プラチナ価格は+30円、0.73%の反発。ECBの利上げフェーズ開始とともにプラチナの下押し圧力も緩和。4110円の節目手前で切り返す形も、9日移動平均線(4153)超には及ばす。これをしっかり上抜けて弱気局面から抜け出すことができれば4220円の節目、21日移動平均線(4226)との攻防へも。この水準を突破することができれば底打ち、反発局面本格化、90日移動平均線(4299)も上抜けて4300円台へと水準を切り上げる展開へ。4110円の節目割れなら下値トライ再開、短期的にも4000円の大台割れを目指す流れに。

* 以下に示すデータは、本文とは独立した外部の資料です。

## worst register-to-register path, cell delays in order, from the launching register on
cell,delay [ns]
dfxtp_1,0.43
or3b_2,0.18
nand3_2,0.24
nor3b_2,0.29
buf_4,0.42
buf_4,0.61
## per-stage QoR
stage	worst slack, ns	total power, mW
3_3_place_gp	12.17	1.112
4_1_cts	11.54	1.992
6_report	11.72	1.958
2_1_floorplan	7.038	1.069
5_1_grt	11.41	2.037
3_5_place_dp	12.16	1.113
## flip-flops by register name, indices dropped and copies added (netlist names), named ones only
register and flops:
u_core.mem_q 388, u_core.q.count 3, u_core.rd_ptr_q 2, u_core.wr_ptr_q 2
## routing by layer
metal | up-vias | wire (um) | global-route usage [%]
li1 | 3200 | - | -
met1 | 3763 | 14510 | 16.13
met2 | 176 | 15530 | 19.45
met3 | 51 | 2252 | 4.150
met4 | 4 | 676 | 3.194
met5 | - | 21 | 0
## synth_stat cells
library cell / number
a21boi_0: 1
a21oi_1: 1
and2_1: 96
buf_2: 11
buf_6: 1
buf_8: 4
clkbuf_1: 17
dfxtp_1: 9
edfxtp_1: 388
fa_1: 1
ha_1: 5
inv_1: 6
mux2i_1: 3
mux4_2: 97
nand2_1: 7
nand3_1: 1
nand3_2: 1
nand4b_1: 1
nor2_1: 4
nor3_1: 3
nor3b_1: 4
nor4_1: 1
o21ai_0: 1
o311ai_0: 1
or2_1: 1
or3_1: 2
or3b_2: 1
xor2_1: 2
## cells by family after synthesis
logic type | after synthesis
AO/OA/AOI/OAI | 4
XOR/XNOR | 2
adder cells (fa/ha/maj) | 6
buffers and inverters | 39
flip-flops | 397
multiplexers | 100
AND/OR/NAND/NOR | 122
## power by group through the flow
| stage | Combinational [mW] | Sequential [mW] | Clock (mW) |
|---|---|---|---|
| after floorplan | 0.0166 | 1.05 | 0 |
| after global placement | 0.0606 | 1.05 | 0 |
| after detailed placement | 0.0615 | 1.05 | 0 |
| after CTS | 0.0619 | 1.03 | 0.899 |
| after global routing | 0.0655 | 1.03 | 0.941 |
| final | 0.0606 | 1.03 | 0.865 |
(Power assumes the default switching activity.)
### config.mk
export PLATFORM = sky130hd
export DESIGN_NAME = ring_word_store
export DESIGN_NICKNAME = d
export VERILOG_FILES = /design/src/rtl/ring_store_pkg.sv /design/src/rtl/ring_word_assembler.sv /design/src/rtl/ring_word_store.sv
export SDC_FILE = /design/constraint.sdc
export NUM_CORES = 1
export LEC_CHECK = 0
export ABC_AREA = 0
export ABC_CLOCK_PERIOD_IN_PS = 3470
export BUFFER_PORTS_ARGS = -buffer_cell sky130_fd_sc_hd__buf_2
export CAP_MARGIN = 20
export CORE_ASPECT_RATIO = 0.7
export CORE_MARGIN = 2
export CORE_UTILIZATION = 45
export CTS_CLUSTER_SIZE = 30
export DETAILED_ROUTE_END_ITERATION = 7
export SLEW_MARGIN = 20
export SYNTH_ARGS = -nofsm -noshare
export SYNTH_HDL_FRONTEND = slang
export SYNTH_HIERARCHICAL = 1
export SYNTH_SLANG_ARGS = --single-unit
### constraint.sdc
create_clock -name clk -period 3.47 [get_ports clk]
set_input_delay 0.5205 -clock clk [delete_from_list [all_inputs] [get_ports clk]]
set_output_delay 0.5205 -clock clk [all_outputs]
set_load 0.03 [all_outputs]
### src/rtl/noc_flit_merger.sv
// noc_flit_merger: packet-atomic round-robin merger of INPUTS flit streams onto one
// registered output flit link. A grant is held from head to tail so packets never interleave.
module noc_flit_merger #(
  parameter int INPUTS     = 4,
  parameter int CHANNELS   = 2,
  parameter int FLIT_WIDTH = 32
) (
  input  logic                           clk,
  input  logic                           rst,
  input  logic                           i_clear,
  input  logic [INPUTS*CHANNELS-1:0]     i_valid,
  output logic [INPUTS*CHANNELS-1:0]     o_ready,
  input  logic [INPUTS*FLIT_WIDTH-1:0]   i_flit,
  input  logic [INPUTS-1:0]              i_tail,
  output logic [CHANNELS-1:0]            o_valid,
  input  logic [CHANNELS-1:0]            i_ready,
  output logic [FLIT_WIDTH-1:0]          o_flit,
  output logic                           o_tail,
  input  logic [CHANNELS-1:0]            i_vc_available
);

  localparam int PW = (INPUTS > 1) ? $clog2(INPUTS) : 1;

  typedef enum logic [0:0] {
    ST_OPEN   = 1'b0,
    ST_LOCKED = 1'b1
  } lock_state_e;

  lock_state_e           state_r;
  lock_state_e           state_n;
  logic [PW-1:0]         owner_r;
  logic [PW-1:0]         owner_n;
  logic [PW-1:0]         rr_ptr_r;
  logic [PW-1:0]         rr_ptr_n;

  logic [CHANNELS-1:0]   vld_a  [INPUTS];
  logic [FLIT_WIDTH-1:0] flit_a [INPUTS];
  logic [INPUTS-1:0]     req_s;
  logic [INPUTS-1:0]     elig_s;
  logic [31:0]           scan_idx_s;
  logic [PW-1:0]         grant_s;
  logic                  grant_ok_s;
  logic [PW-1:0]         grant_inc_s;
  logic [CHANNELS-1:0]   grant_vld_s;
  logic [FLIT_WIDTH-1:0] grant_flit_s;
  logic                  grant_tail_s;
  logic                  out_accept_s;
  logic                  slot_free_s;
  logic                  in_accept_s;
  logic                  locked_s;

  // Unpack the flattened per-input buses into indexable arrays.
  always_comb begin
    for (int p = 0; p < INPUTS; p++) begin
      vld_a[p]  = i_valid[p*CHANNELS +: CHANNELS];
      flit_a[p] = i_flit[p*FLIT_WIDTH +: FLIT_WIDTH];
      req_s[p]  = |i_valid[p*CHANNELS +: CHANNELS];
    end
  end

  // Eligibility: a head needs an available VC; while locked only the owner may continue.
  always_comb begin
    elig_s = '0;
    case (state_r)
      ST_OPEN: begin
        for (int p = 0; p < INPUTS; p++) begin
          elig_s[p] = |(i_valid[p*CHANNELS +: CHANNELS] & i_vc_available);
        end
      end
      ST_LOCKED: begin
        for (int p = 0; p < INPUTS; p++) begin
          elig_s[p] = req_s[p] & (owner_r == PW'(p));
        end
      end
      default: begin
        elig_s = '0;
      end
    endcase
  end

  // Round-robin scan starting at rr_ptr; scanning backwards lets the nearest candidate win.
  always_comb begin
    scan_idx_s = 32'd0;
    grant_s    = rr_ptr_r;
    grant_ok_s = 1'b0;
    for (int k = INPUTS - 1; k >= 0; k--) begin
      scan_idx_s = (32'(rr_ptr_r) + 32'(k)) % 32'(INPUTS);
      if (elig_s[PW'(scan_idx_s)]) begin
        grant_s    = PW'(scan_idx_s);
        grant_ok_s = 1'b1;
      end else begin
        grant_ok_s = grant_ok_s;
      end
    end
  end

  // Select the granted input's flit and compute the pointer value after it.
  always_comb begin
    grant_vld_s  = vld_a[grant_s];
    grant_flit_s = flit_a[grant_s];
    grant_tail_s = i_tail[grant_s];
    if (grant_s == PW'(INPUTS - 1)) begin
      grant_inc_s = '0;
    end else begin
      grant_inc_s = grant_s + PW'(1);
    end
  end

  // One-entry output slot handshake and the replicated per-input ready.
  always_comb begin
    out_accept_s = |(o_valid & i_ready);
    slot_free_s  = (o_valid == '0) | out_accept_s;
    in_accept_s  = grant_ok_s & slot_free_s & ~i_clear & ~rst;
    o_ready      = '0;
    for (int p = 0; p < INPUTS; p++) begin
      o_ready[p*CHANNELS +: CHANNELS] = {CHANNELS{in_accept_s & (grant_s == PW'(p))}};
    end
  end

  // Lock FSM and round-robin pointer next-state; clear releases the lock but keeps the pointer.
  always_comb begin
    state_n  = state_r;
    owner_n  = owner_r;
    rr_ptr_n = rr_ptr_r;
    if (i_clear) begin
      state_n = ST_OPEN;
    end else if (in_accept_s) begin
      if (grant_tail_s) begin
        state_n  = ST_OPEN;
        rr_ptr_n = grant_inc_s;
      end else begin
        state_n = ST_LOCKED;
        owner_n = grant_s;
      end
    end else begin
      state_n = state_r;
    end
  end

  // Lock state, owner and pointer registers.
  always_ff @(posedge clk or posedge rst) begin
    if (rst) begin
      state_r  <= ST_OPEN;
      owner_r  <= '0;
      rr_ptr_r <= '0;
    end else begin
      state_r  <= state_n;
      owner_r  <= owner_n;
      rr_ptr_r <= rr_ptr_n;
    end
  end

  // Output slot: load on input accept, empty on drain, hold while stalled.
  always_ff @(posedge clk or posedge rst) begin
    if (rst) begin
      o_valid <= '0;
      o_flit  <= '0;
      o_tail  <= 1'b0;
    end else if (i_clear) begin
      o_valid <= '0;
    end else if (in_accept_s) begin
      o_valid <= grant_vld_s;
      o_flit  <= grant_flit_s;
      o_tail  <= grant_tail_s;
    end else if (out_accept_s) begin
      o_valid <= '0;
    end
  end

  assign locked_s = (state_r == ST_LOCKED);

  noc_flit_merger_checker #(
    .INPUTS     (INPUTS),
    .CHANNELS   (CHANNELS),
    .FLIT_WIDTH (FLIT_WIDTH)
  ) u_checker (
    .clk       (clk),
    .rst       (rst),
    .i_valid   (i_valid),
    .o_ready   (o_ready),
    .i_flit    (i_flit),
    .locked    (locked_s),
    .in_accept (in_accept_s),
    .grant_vld (grant_vld_s)
  );

endmodule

週間ベースでは+37円、0.9%高で7週ぶりの反発。
※参考:金プラチナ国内価格7/22とチャート

2022年07月22日(金)時点の相場
国内金:8,282 円 7/22(金) ▲48(0.58%)
国内プラチナ:4,147 円 7/22(金) ▲30(0.73%)
NY金:1,713.4 ドル 7/21(木) ▲13.2(0.78%)
NYプラチナ:858.7 ドル 7/21(木) ▲12.2(1.44%)
ドル円:137.32 円 7/21(木) ▼0.95(0.69%)
→7/21(木)のその他主要マーケット指標

←7月総合PMI想定外の50割れ、経済活動縮小はユーロ圏に米国も 07/23(土)
→ユーロ圏消費者信頼感指数、7月は過去最低に 07/21(木)
→実質実効為替レートでは15年ぶり円安で下げ渋り 07/20(水)
→平均時給では伸び率鈍化も中央値では過去最高更新 07/19(火)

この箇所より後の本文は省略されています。